First activity with a group of local women in the park.
Waiting for me were eight women between the ages of 20-50; four were new to the group, having joined it the previous evening. I brought coloured origami papers and coloured sketchpens, that everyone appreciated. They seemed pleased to see me. We sat on benches in a circle so that it was easy to chat. In earlier discussions they had talked about how they negotiated public spaces in their village environments, how it contrasted with how they negotiated public space in their daily lives in the city. They had also discussed how social rules had to be negotiated, even simple things such as tattoos on their arms could be seen as violating convention. The activity focused on the idea that each woman experienced variable mobility through the day.
I first asked them to make tic-tac-toes with the paper. They were all enthusiastic about this, and the younger women helped the older ones who found it a problem to shape the paper. Meanwhile some other local women, non-participants, came by and stood around, trying to understand the skill of manipulating the paper, and asking the group why they needed to do it.
The second step was to write on the tic-tac-toes four words connected to the familiar spaces the participants travelled to in the morning – e.g., kitchen, bathroom, dairy, threshold to buy vegetables from vendors, etc. They then wrote eight words connected to the local spaces they travelled to all day, e.g., kitchen, school, market, park, clinic, etc.

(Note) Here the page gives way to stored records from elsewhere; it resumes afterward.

`src/rtl/spd_pkg.sv`:
```
// Package of constants for the supply protection and diagnostic block.
package spd_pkg;

    // Clock rate in kilohertz, used to turn milliseconds into cycles.
    localparam int unsigned CLK_KHZ         = 40000;

    // Retry window durations in milliseconds.
    localparam int unsigned ON_WINDOW_MS    = 90;
    localparam int unsigned OFF_WINDOW_MS   = 900;

    // Window lengths in clock cycles.
    localparam int unsigned ON_WINDOW_CYC   = ON_WINDOW_MS * CLK_KHZ;
    localparam int unsigned OFF_WINDOW_CYC  = OFF_WINDOW_MS * CLK_KHZ;

    // Output level register layout: section A low nibble, section B high.
    localparam int unsigned LEVEL_W         = 4;
    localparam int unsigned LEVEL_A_LSB     = 0;
    localparam int unsigned LEVEL_B_LSB     = 4;
    localparam logic [7:0]  LEVEL_RESET     = 8'h00;

    // Diagnostic flag register bit positions.
    localparam int unsigned FLAG_OVERTEMP   = 0;
    localparam int unsigned FLAG_OVERLOAD_A = 1;
    localparam int unsigned FLAG_OVERLOAD_B = 2;
    localparam int unsigned FLAG_SUPPLY_LOW = 3;
    localparam logic [3:0]  FLAG_RESET      = 4'h0;

    // Reset values of the configuration bits.
    localparam logic [1:0]  PULSED_RESET    = 2'h0;
    localparam logic [1:0]  OL_RELATCH_RST  = 2'h0;
    localparam logic        TH_RELATCH_RST  = 1'b0;

    // States of the per-section retry sequencer.
    typedef enum logic [1:0] {
        SPD_IDLE,
        SPD_ON_WIN,
        SPD_OFF_WIN
    } spd_retry_state_t;

endpackage : spd_pkg

```
`src/rtl/spd_top.sv`:
```
// Supply protection and diagnostic control for a dual section supply.
// Notes on behaviour
// Two 4-bit output level fields, host writable.
// Four diagnostic flags readable by host.
// Flags read low with no failure present.
// Flags: overtemp, overload A, overload B, supply-low.
// Flags latch; clear after cause gone and read.
// Interface logic resets automatically at power-on.
// Lockout ignores writes, zeroes all configuration.
// Supply-low flag set when supply below threshold.
// Pulsed select one static clamp, zero pulsed.
// Dynamic overload: 90 ms on, 900 ms off.
// Repeat windows until a clean on-window.
// Static clamp sets flag, drives fault pin low.
// Host starts capacitive loads in static mode.
// Overload relatch clears level bits, disables output.
// Without overload relatch, output re-enables automatically.
// Overtemp shuts converter and both regulators.
// Thermal relatch clears both sections' level bits.
// Without thermal relatch, outputs re-enable automatically.
// Windows are clock-derived cycle counters.
`timescale 1ns/100ps
module spd_top #(
    parameter int unsigned ON_CYC  = spd_pkg::ON_WINDOW_CYC,
    parameter int unsigned OFF_CYC = spd_pkg::OFF_WINDOW_CYC
) (
    // Clock, reset and clock enable.
    input  wire logic       clk_i,
    input  wire logic       rst_i,
    input  wire logic       ce_i,
    // Analog comparator inputs, asynchronous to the clock.
    input  wire logic       supply_lockout_i,
    input  wire logic       supply_low_i,
    input  wire logic       overtemp_i,
    input  wire logic [1:0] overload_i,
    // Register access from the serial interface logic.
    input  wire logic       level_wr_i,
    input  wire logic [7:0] level_wdata_i,
    input  wire logic       prot_wr_i,
    input  wire logic [1:0] pulsed_limit_select_i,
    input  wire logic       recov_wr_i,
    input  wire logic [1:0] overload_relatch_select_i,
    input  wire logic       thermal_relatch_select_i,
    input  wire logic       flag_rd_i,
    // Register contents.
    output logic [7:0]      output_level_register_o,
    output logic [3:0]      diag_flag_register_o,
    output logic [1:0]      pulsed_limit_select_o,
    output logic [1:0]      overload_relatch_select_o,
    output logic            thermal_relatch_select_o,
    // Power block controls.
    output logic [1:0]      output_enable_o,
    output logic            converter_enable_o,
    output logic            fault_pin_n_o
);

    // Two-stage synchronisers for the comparator inputs.
    logic [4:0] sync_1;
    logic [4:0] sync_2;
    logic       lockout;
    logic       supply_low;
    logic       overtemp;
    logic [1:0] overload;
    logic [1:0] retry_off;
    logic [1:0] retry_trip;
    logic       overtemp_rise;
    logic [1:0] overload_rise;
    logic       overtemp_q;
    logic [1:0] overload_q;
    logic       wr_ok;
    logic       rd_ok;

    // Comparator levels are analog and asynchronous, so sync them first.
    always_ff @(posedge clk_i or posedge rst_i) begin
        if (rst_i) begin
            sync_1 <= 5'h00;
            sync_2 <= 5'h00;
        end else if (ce_i) begin
            sync_1 <= {supply_lockout_i, supply_low_i, overtemp_i,
                       overload_i};
            sync_2 <= sync_1;
        end
    end

    assign lockout    = sync_2[4];
    assign supply_low = sync_2[3];
    assign overtemp   = sync_2[2];
    assign overload   = sync_2[1:0];

    // Writes are refused for the whole lockout.
    assign wr_ok = !lockout;

    // Reads during lockout are ignored too, so flags survive them.
    assign rd_ok = !lockout;

    // Edge history for the relatch events.
    always_ff @(posedge clk_i or posedge rst_i) begin
        if (rst_i) begin
            overtemp_q <= 1'b0;
            overload_q <= 2'h0;
        end else if (ce_i) begin
            overtemp_q <= overtemp;
            overload_q <= overload;
        end
    end

    assign overtemp_rise = overtemp && !overtemp_q;
    assign overload_rise = overload & ~overload_q;

    // One retry sequencer per section, only active in pulsed mode.
    spd_retry #(
        .ON_CYC  (ON_CYC),
        .OFF_CYC (OFF_CYC)
    ) u_retry_a (
        .clk_i      (clk_i),
        .rst_i      (rst_i),
        .ce_i       (ce_i),
        .dynamic_i  (!pulsed_limit_select_o[0]),
        .overload_i (overload[0]),
        .off_o      (retry_off[0]),
        .trip_o     (retry_trip[0])
    );

    spd_retry #(
        .ON_CYC  (ON_CYC),
        .OFF_CYC (OFF_CYC)
    ) u_retry_b (
        .clk_i      (clk_i),
        .rst_i      (rst_i),
        .ce_i       (ce_i),
        .dynamic_i  (!pulsed_limit_select_o[1]),
        .overload_i (overload[1]),
        .off_o      (retry_off[1]),
        .trip_o     (retry_trip[1])
    );

    // Output level register. Relatch events clear a section's nibble; an
    // event in the same cycle as a host write wins, so no trip is lost.
    always_ff @(posedge clk_i or posedge rst_i) begin
        if (rst_i) begin
            output_level_register_o <= spd_pkg::LEVEL_RESET;
        end else if (ce_i) begin
            if (lockout) begin
                output_level_register_o <= spd_pkg::LEVEL_RESET;
            end else begin
                if (level_wr_i && wr_ok) begin
                    output_level_register_o <= level_wdata_i;
                end
                if ((overload_rise[0] && overload_relatch_select_o[0])
                    || (overtemp_rise && thermal_relatch_select_o)) begin
                    output_level_register_o[spd_pkg::LEVEL_A_LSB +:
                        spd_pkg::LEVEL_W] <= 4'h0;
                end
                if ((overload_rise[1] && overload_relatch_select_o[1])
                    || (overtemp_rise && thermal_relatch_select_o)) begin
                    output_level_register_o[spd_pkg::LEVEL_B_LSB +:
                        spd_pkg::LEVEL_W] <= 4'h0;
                end
            end
        end
    end

    // Protection and recovery configuration registers.
    always_ff @(posedge clk_i or posedge rst_i) begin
        if (rst_i) begin
            pulsed_limit_select_o     <= spd_pkg::PULSED_RESET;
            overload_relatch_select_o <= spd_pkg::OL_RELATCH_RST;
            thermal_relatch_select_o  <= spd_pkg::TH_RELATCH_RST;
        end else if (ce_i) begin
            if (lockout) begin
                pulsed_limit_select_o     <= spd_pkg::PULSED_RESET;
                overload_relatch_select_o <= spd_pkg::OL_RELATCH_RST;
                thermal_relatch_select_o  <= spd_pkg::TH_RELATCH_RST;
            end else begin
                if (prot_wr_i) begin
                    pulsed_limit_select_o <= pulsed_limit_select_i;
                end
                if (recov_wr_i) begin
                    overload_relatch_select_o <= overload_relatch_select_i;
                    thermal_relatch_select_o  <= thermal_relatch_select_i;
                end
            end
        end
    end

    // Diagnostic flags. A flag clears on a read only once its cause has
    // gone; the cause being present sets it, so set always beats clear.
    always_ff @(posedge clk_i or posedge rst_i) begin
        if (rst_i) begin
            diag_flag_register_o <= spd_pkg::FLAG_RESET;
        end else if (ce_i) begin
            if (rd_ok && flag_rd_i && !overtemp) begin
                diag_flag_register_o[spd_pkg::FLAG_OVERTEMP] <= 1'b0;
            end
            if (rd_ok && flag_rd_i && !overload[0]) begin
                diag_flag_register_o[spd_pkg::FLAG_OVERLOAD_A] <= 1'b0;
            end
            if (rd_ok && flag_rd_i && !overload[1]) begin
                diag_flag_register_o[spd_pkg::FLAG_OVERLOAD_B] <= 1'b0;
            end
            if (rd_ok && flag_rd_i && !supply_low) begin
                diag_flag_register_o[spd_pkg::FLAG_SUPPLY_LOW] <= 1'b0;
            end
            if (overtemp) begin
                diag_flag_register_o[spd_pkg::FLAG_OVERTEMP] <= 1'b1;
            end
            if (overload[0] || retry_trip[0]) begin
                diag_flag_register_o[spd_pkg::FLAG_OVERLOAD_A] <= 1'b1;
            end
            if (overload[1] || retry_trip[1]) begin
                diag_flag_register_o[spd_pkg::FLAG_OVERLOAD_B] <= 1'b1;
            end
            if (supply_low) begin
                diag_flag_register_o[spd_pkg::FLAG_SUPPLY_LOW] <= 1'b1;
            end
        end
    end

    // Power controls. A section runs with a nonzero level, no lockout, no
    // overtemperature, outside its off window, and in relatch mode not
    // while the overload is still standing.
    always_ff @(posedge clk_i or posedge rst_i) begin
        if (rst_i) begin
            output_enable_o    <= 2'h0;
            converter_enable_o <= 1'b0;
        end else if (ce_i) begin
            converter_enable_o <= !lockout && !overtemp;
            output_enable_o[0] <= !lockout && !overtemp
                && (output_level_register_o[3:0] != 4'h0)
                && !retry_off[0]
                && !(overload[0] && overload_relatch_select_o[0]);
            output_enable_o[1] <= !lockout && !overtemp
                && (output_level_register_o[7:4] != 4'h0)
                && !retry_off[1]
                && !(overload[1] && overload_relatch_select_o[1]);
        end
    end

    // Fault pin is low while either overload flag is latched.
    always_ff @(posedge clk_i or posedge rst_i) begin
        if (rst_i) begin
            fault_pin_n_o <= 1'b1;
        end else if (ce_i) begin
            fault_pin_n_o <= !(overload[0] || overload[1]
                || diag_flag_register_o[spd_pkg::FLAG_OVERLOAD_A]
                || diag_flag_register_o[spd_pkg::FLAG_OVERLOAD_B]);
        end
    end

    // An overtemperature keeps the converter off next cycle.
    overtemp_off_a: assert property (@(posedge clk_i) disable iff (rst_i)
        (ce_i && overtemp) |=> !converter_enable_o)
        else $error("Converter on during overtemperature.");

    // A standing cause keeps its flag set through a read.
    flag_hold_a: assert property (@(posedge clk_i) disable iff (rst_i)
        (ce_i && supply_low) |=> diag_flag_register_o[3])
        else $error("Supply low flag not set.");

    // Lockout zeroes the level register.
    lockout_clear_a: assert property (@(posedge clk_i) disable iff (rst_i)
        (ce_i && lockout) |=> (output_level_register_o == 8'h00))
        else $error("Level bits kept during lockout.");

    // Relatch on overtemperature clears both nibbles.
    thermal_relatch_select_relatch_a: assert property (@(posedge clk_i) disable iff (rst_i)
        (ce_i && overtemp_rise && thermal_relatch_select_o)
        |=> (output_level_register_o == 8'h00))
        else $error("Thermal relatch left levels set.");

    // A flag with no cause clears on a read.
    flag_clear_a: assert property (@(posedge clk_i) disable iff (rst_i)
        (ce_i && rd_ok && flag_rd_i && !overtemp)
        |=> !diag_flag_register_o[0])
        else $error("Overtemp flag not cleared by read.");

    // Fault pin goes low when section A overload is flagged.
    fault_pin_a: assert property (@(posedge clk_i) disable iff (rst_i)
        (ce_i && overload[0]) |=> !fault_pin_n_o)
        else $error("Fault pin not low on overload.");

    // Off window disables the output.
    retry_off_a: assert property (@(posedge clk_i) disable iff (rst_i)
        (ce_i && retry_off[0]) |=> !output_enable_o[0])
        else $error("Output on during off window.");

    // Zero level keeps a section off.
    level_zero_a: assert property (@(posedge clk_i) disable iff (rst_i)
        (ce_i && output_level_register_o[7:4] == 4'h0)
        |=> !output_enable_o[1])
        else $error("Output on with zero level.");

    // A latched flag holds until it is read.
    flag_latch_a: assert property (@(posedge clk_i) disable iff (rst_i)
        (ce_i && diag_flag_register_o[1] && !flag_rd_i)
        |=> diag_flag_register_o[1])
        else $error("Flag dropped without a read.");

    // Section B overload lands in its own flag bit.
    ovl_flag_a: assert property (@(posedge clk_i) disable iff (rst_i)
        (ce_i && overload[1]) |=> diag_flag_register_o[2])
        else $error("Overload B flag not set.");

    // Overtemperature lands in its own flag bit.
    ot_flag_a: assert property (@(posedge clk_i) disable iff (rst_i)
        (ce_i && overtemp) |=> diag_flag_register_o[0])
        else $error("Overtemp flag not set.");

    // With no failure a read leaves the flag low.
    low_clear_a: assert property (@(posedge clk_i) disable iff (rst_i)
        (ce_i && rd_ok && flag_rd_i && !supply_low)
        |=> !diag_flag_register_o[3])
        else $error("Supply low flag high with no cause.");

    // A read during lockout clears nothing.
    read_lock_a: assert property (@(posedge clk_i) disable iff (rst_i)
        (ce_i && lockout && diag_flag_register_o[3])
        |=> diag_flag_register_o[3])
        else $error("Flag cleared during lockout.");

    // Lockout zeroes the configuration bits.
    lockout_cfg_a: assert property (@(posedge clk_i) disable iff (rst_i)
        (ce_i && lockout) |=> (pulsed_limit_select_o == 2'h0
            && overload_relatch_select_o == 2'h0
            && !thermal_relatch_select_o))
        else $error("Configuration kept during lockout.");

    // A plain host write lands whole in the level register.
    level_write_a: assert property (@(posedge clk_i) disable iff (rst_i)
        (ce_i && wr_ok && level_wr_i && !overtemp_rise
            && (overload_rise == 2'h0))
        |=> (output_level_register_o == $past(level_wdata_i)))
        else $error("Level write lost.");

    // Overload relatch clears the section A nibble.
    ol_relatch_a: assert property (@(posedge clk_i) disable iff (rst_i)
        (ce_i && !lockout && overload_rise[0]
            && overload_relatch_select_o[0])
        |=> (output_level_register_o[3:0] == 4'h0))
        else $error("Overload relatch left level set.");

    // Without relatch a healthy section B runs again.
    auto_on_a: assert property (@(posedge clk_i) disable iff (rst_i)
        (ce_i && !lockout && !overtemp && !retry_off[1]
            && !overload_relatch_select_o[1]
            && output_level_register_o[7:4] != 4'h0)
        |=> output_enable_o[1])
        else $error("Output not re-enabled.");

    // Static clamp never shows an off window.
    static_mode_a: assert property (@(posedge clk_i) disable iff (rst_i)
        (ce_i && pulsed_limit_select_o[0]) |=> !retry_off[0])
        else $error("Off window in static mode.");

    // The converter restarts once overtemperature is gone.
    conv_resume_a: assert property (@(posedge clk_i) disable iff (rst_i)
        (ce_i && !lockout && !overtemp) |=> converter_enable_o)
        else $error("Converter not restarted.");

    // Fault pin returns high with no overload and no flag.
    fault_release_a: assert property (@(posedge clk_i) disable iff (rst_i)
        (ce_i && (overload == 2'h0)
            && (diag_flag_register_o[2:1] == 2'h0))
        |=> fault_pin_n_o)
        else $error("Fault pin stuck low.");

endmodule : spd_top

```
`src/rtl/spd_retry.sv`:
```
// Per-section overload retry sequencer with on and off windows.
`timescale 1ns/100ps
module spd_retry #(
    parameter int unsigned ON_CYC  = spd_pkg::ON_WINDOW_CYC,
    parameter int unsigned OFF_CYC = spd_pkg::OFF_WINDOW_CYC
) (
    // Clock and reset.
    input  wire logic clk_i,
    input  wire logic rst_i,
    input  wire logic ce_i,
    // Control and status.
    input  wire logic dynamic_i,
    input  wire logic overload_i,
    output logic      off_o,
    output logic      trip_o
);

    spd_pkg::spd_retry_state_t state;
    logic [31:0]               count;
    logic                      seen;

    // Off output shuts the stage down only during the off window.
    assign off_o  = (state == spd_pkg::SPD_OFF_WIN);
    // Trip pulses when a fresh overload starts the first on window.
    assign trip_o = ce_i && dynamic_i && overload_i
                    && (state == spd_pkg::SPD_IDLE);

    // Sequencer: idle, then on window, off window, repeat while overloaded.
    always_ff @(posedge clk_i or posedge rst_i) begin
        if (rst_i) begin
            state <= spd_pkg::SPD_IDLE;
            count <= 32'h0000_0000;
            seen  <= 1'b0;
        end else if (ce_i) begin
            case (state)
                spd_pkg::SPD_IDLE: begin
                    count <= 32'h0000_0000;
                    seen  <= 1'b0;
                    if (dynamic_i && overload_i) begin
                        state <= spd_pkg::SPD_ON_WIN;
                        seen  <= 1'b1;
                    end
                end
                spd_pkg::SPD_ON_WIN: begin
                    if (overload_i) begin
                        seen <= 1'b1;
                    end
                    if (!dynamic_i) begin
                        state <= spd_pkg::SPD_IDLE;
                    end else if (count >= ON_CYC - 1) begin
                        count <= 32'h0000_0000;
                        // A clean window ends the retry cycle.
                        if (seen || overload_i) begin
                            state <= spd_pkg::SPD_OFF_WIN;
                        end else begin
                            state <= spd_pkg::SPD_IDLE;
                        end
                    end else begin
                        count <= count + 32'h0000_0001;
                    end
                end
                spd_pkg::SPD_OFF_WIN: begin
                    if (!dynamic_i) begin
                        state <= spd_pkg::SPD_IDLE;
                    end else if (count >= OFF_CYC - 1) begin
                        count <= 32'h0000_0000;
                        seen  <= 1'b0;
                        state <= spd_pkg::SPD_ON_WIN;
                    end else begin
                        count <= count + 32'h0000_0001;
                    end
                end
                default: begin
                    state <= spd_pkg::SPD_IDLE;
                end
            endcase
        end
    end

    // The off window lasts more than one cycle unless dynamic mode or the clock enable drops.
    off_bound_a: assert property (@(posedge clk_i) disable iff (rst_i)
        $rose(off_o) |-> ##1 (off_o || !dynamic_i || !ce_i))
        else $error("Off window ended at once.");

endmodule : spd_retry

```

After this there was animated 90-minute discussion about how, when and where women could move around in the locality, with and without restriction. The participants were initially confused because prior to this activity they had never had to scrutinize their daily mobility patterns. I then asked each participant to identify a space personally indispensable and visited frequently each day. In the next session I plan for each woman to narrate her relationship to that space and explain why it was significant to her daily experience.